[Data for this task — start]

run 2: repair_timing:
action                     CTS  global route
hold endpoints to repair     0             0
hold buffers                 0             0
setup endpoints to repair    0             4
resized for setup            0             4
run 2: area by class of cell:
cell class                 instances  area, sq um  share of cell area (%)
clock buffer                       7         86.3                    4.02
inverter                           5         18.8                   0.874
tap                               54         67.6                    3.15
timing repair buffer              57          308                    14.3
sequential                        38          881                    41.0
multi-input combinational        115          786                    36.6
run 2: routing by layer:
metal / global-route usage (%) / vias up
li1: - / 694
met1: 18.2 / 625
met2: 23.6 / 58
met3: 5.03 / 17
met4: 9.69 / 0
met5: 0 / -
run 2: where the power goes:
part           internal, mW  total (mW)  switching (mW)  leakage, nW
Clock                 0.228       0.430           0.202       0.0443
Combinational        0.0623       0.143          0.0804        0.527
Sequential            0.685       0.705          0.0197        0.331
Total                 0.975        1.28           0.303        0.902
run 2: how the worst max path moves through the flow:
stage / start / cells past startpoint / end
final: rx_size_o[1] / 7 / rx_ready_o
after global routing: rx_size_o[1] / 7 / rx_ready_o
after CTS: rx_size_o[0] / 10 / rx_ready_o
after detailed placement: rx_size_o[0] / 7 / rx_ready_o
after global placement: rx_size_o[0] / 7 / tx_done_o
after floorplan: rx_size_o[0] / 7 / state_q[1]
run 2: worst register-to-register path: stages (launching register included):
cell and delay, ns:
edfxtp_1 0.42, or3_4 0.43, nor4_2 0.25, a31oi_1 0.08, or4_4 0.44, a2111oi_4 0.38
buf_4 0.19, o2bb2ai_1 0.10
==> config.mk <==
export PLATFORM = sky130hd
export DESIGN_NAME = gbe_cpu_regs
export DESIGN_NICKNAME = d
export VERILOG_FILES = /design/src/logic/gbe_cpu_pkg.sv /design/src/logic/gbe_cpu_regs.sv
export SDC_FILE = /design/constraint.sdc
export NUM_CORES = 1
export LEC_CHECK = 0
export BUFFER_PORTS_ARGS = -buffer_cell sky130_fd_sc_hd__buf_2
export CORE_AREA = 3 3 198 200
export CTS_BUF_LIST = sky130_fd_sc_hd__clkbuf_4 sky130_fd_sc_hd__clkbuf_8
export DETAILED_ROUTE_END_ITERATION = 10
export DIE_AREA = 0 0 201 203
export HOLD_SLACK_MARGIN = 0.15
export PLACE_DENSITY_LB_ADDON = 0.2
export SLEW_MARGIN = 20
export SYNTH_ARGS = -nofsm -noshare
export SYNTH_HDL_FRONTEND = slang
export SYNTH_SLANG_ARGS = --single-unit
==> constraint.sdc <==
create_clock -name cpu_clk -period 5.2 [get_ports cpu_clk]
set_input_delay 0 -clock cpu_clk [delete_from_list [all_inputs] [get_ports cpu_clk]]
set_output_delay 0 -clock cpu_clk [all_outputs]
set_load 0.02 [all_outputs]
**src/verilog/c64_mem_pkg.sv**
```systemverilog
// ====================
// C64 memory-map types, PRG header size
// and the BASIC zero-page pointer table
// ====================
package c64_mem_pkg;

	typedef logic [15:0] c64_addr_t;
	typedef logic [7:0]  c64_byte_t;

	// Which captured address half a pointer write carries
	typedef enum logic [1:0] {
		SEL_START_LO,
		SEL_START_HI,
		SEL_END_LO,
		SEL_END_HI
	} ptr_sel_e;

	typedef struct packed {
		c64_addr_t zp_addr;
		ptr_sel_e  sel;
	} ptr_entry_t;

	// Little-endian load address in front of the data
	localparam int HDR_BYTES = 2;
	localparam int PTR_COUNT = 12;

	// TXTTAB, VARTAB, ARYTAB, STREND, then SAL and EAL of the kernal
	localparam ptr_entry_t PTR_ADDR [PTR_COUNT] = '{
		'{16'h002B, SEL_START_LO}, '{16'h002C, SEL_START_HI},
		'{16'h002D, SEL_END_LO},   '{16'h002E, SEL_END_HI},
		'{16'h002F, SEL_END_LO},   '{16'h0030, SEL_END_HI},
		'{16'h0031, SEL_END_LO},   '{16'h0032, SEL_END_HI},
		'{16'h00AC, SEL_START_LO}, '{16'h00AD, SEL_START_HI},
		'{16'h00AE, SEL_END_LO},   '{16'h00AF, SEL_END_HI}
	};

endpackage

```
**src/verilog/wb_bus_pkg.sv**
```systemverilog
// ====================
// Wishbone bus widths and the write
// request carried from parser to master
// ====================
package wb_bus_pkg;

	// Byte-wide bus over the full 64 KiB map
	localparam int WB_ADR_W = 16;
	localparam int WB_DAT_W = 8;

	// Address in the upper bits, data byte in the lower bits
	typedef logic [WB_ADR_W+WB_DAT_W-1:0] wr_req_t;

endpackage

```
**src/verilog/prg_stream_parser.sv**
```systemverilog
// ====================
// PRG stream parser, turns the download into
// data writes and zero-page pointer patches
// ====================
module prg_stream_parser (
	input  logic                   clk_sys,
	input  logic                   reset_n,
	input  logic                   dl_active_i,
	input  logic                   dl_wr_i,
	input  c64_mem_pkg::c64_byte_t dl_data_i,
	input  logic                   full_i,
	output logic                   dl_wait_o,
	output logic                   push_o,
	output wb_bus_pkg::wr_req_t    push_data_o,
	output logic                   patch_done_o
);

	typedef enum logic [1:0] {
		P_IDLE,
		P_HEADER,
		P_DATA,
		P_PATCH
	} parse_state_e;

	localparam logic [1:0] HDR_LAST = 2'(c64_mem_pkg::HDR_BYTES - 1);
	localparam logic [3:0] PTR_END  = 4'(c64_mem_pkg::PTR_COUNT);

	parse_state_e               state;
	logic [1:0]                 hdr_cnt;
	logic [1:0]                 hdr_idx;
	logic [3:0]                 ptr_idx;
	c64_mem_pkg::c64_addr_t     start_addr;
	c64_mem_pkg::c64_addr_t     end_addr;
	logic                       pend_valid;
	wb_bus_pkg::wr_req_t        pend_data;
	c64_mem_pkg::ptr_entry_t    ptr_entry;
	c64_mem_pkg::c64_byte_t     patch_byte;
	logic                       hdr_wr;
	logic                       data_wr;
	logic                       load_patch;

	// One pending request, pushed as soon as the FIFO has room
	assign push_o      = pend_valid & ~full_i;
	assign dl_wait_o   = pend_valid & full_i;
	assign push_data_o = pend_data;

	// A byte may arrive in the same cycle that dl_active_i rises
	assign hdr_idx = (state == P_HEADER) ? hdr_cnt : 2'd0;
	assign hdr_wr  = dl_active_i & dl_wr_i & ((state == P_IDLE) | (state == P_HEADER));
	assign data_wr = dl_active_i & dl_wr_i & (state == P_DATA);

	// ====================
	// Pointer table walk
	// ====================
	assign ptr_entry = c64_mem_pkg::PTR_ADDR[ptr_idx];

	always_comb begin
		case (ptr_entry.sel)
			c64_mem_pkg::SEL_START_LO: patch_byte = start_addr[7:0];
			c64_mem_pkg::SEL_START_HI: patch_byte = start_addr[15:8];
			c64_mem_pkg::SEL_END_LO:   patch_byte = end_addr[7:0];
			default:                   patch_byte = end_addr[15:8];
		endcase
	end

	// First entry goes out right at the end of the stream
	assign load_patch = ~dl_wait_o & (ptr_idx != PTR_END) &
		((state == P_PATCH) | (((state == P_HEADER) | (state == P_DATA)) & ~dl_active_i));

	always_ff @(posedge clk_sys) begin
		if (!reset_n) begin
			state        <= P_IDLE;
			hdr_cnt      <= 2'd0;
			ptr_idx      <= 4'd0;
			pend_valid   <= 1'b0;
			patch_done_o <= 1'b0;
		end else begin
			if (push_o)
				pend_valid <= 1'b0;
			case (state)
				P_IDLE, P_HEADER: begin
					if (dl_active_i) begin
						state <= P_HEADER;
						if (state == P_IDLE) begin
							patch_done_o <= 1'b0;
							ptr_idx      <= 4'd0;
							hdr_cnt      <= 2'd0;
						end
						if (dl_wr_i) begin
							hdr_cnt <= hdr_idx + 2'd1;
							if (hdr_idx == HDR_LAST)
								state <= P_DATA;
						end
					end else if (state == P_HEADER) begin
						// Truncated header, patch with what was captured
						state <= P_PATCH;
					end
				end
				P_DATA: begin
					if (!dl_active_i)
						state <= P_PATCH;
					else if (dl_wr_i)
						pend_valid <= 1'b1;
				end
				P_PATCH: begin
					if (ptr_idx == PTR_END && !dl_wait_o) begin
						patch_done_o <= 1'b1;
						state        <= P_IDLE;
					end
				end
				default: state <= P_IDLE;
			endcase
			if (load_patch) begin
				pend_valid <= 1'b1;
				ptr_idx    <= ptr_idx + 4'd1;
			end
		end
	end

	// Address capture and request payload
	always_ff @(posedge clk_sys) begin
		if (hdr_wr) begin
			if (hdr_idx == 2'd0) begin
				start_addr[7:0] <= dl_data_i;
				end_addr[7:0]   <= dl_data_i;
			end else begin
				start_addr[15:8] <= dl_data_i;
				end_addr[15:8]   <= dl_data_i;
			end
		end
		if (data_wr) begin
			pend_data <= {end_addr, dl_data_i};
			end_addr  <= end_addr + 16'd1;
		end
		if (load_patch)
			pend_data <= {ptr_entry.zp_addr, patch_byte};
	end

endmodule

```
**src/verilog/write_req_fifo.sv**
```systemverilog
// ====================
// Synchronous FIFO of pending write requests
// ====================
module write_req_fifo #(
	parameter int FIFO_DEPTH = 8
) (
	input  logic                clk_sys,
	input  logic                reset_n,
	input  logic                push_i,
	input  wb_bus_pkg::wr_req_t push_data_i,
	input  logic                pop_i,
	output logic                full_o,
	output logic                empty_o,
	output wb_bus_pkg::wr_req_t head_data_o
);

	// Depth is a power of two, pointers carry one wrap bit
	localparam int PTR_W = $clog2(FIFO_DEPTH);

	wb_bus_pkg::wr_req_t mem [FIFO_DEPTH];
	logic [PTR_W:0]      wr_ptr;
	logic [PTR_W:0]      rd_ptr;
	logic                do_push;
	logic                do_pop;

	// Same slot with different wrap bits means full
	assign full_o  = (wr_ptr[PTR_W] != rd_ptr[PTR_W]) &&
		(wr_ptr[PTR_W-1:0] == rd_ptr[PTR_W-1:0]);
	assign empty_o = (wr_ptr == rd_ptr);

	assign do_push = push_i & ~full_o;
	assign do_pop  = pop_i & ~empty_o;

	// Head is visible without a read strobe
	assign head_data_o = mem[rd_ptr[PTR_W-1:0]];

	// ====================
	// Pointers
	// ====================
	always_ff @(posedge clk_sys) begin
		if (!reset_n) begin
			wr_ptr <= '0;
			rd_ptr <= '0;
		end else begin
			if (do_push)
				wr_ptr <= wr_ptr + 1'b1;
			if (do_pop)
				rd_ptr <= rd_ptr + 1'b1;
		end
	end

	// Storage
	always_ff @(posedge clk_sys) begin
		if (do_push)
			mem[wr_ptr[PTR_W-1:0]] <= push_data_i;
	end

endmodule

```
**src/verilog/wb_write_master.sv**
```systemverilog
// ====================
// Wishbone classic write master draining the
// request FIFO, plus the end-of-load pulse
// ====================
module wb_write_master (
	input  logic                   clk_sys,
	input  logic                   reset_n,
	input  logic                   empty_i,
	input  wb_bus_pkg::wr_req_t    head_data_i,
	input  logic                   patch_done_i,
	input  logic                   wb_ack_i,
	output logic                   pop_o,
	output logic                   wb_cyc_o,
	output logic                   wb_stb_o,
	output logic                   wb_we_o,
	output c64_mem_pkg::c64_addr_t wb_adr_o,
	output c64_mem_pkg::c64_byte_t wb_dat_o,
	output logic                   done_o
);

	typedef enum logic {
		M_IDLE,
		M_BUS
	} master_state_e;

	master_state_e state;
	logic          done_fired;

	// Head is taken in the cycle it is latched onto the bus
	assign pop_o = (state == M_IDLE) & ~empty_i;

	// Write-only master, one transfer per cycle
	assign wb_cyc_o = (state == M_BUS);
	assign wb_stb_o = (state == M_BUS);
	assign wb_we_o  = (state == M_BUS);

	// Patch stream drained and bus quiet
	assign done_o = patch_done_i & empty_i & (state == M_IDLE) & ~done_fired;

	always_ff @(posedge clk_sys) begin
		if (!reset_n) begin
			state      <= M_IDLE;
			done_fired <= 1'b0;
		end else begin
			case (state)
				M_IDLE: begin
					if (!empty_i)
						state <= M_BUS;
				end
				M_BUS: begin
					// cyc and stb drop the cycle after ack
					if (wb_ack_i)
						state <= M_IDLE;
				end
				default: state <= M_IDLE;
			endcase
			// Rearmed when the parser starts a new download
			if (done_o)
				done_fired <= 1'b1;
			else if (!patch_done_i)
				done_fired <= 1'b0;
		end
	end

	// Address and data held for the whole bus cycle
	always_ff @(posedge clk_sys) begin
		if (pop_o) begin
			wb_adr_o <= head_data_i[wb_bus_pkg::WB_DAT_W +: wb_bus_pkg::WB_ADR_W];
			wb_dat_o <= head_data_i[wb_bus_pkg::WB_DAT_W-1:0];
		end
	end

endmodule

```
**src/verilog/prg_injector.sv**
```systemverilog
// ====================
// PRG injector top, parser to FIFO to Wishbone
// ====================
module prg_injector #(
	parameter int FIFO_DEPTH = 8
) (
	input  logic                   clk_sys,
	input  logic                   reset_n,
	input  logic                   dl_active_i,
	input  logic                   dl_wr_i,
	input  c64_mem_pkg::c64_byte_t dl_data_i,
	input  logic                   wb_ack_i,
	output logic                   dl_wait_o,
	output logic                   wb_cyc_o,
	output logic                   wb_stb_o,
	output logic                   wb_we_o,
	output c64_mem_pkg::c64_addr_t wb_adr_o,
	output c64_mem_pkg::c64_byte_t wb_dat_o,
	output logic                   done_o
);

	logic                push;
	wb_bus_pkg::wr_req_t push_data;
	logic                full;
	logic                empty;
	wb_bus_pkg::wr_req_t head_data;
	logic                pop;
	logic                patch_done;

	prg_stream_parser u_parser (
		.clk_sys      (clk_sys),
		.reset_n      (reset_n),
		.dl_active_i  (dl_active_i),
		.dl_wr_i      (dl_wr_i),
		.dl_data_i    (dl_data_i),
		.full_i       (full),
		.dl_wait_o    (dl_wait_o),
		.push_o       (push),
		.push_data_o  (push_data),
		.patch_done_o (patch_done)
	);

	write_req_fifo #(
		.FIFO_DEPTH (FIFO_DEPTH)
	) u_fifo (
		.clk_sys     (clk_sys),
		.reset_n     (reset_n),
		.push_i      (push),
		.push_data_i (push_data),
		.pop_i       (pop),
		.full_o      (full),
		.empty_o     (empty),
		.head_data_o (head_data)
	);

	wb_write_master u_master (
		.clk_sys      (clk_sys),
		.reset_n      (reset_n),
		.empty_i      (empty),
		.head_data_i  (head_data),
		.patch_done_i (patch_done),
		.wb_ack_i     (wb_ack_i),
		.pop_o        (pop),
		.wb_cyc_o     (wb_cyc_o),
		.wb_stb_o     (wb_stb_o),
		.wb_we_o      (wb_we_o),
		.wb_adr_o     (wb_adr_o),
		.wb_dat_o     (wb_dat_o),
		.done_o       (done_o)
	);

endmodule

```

[Data for this task — finish]

**Try it:** Using the listing above, report each line that mentions the word "endpoints".

**Result for this task:**
hold endpoints to repair     0             0
setup endpoints to repair    0             4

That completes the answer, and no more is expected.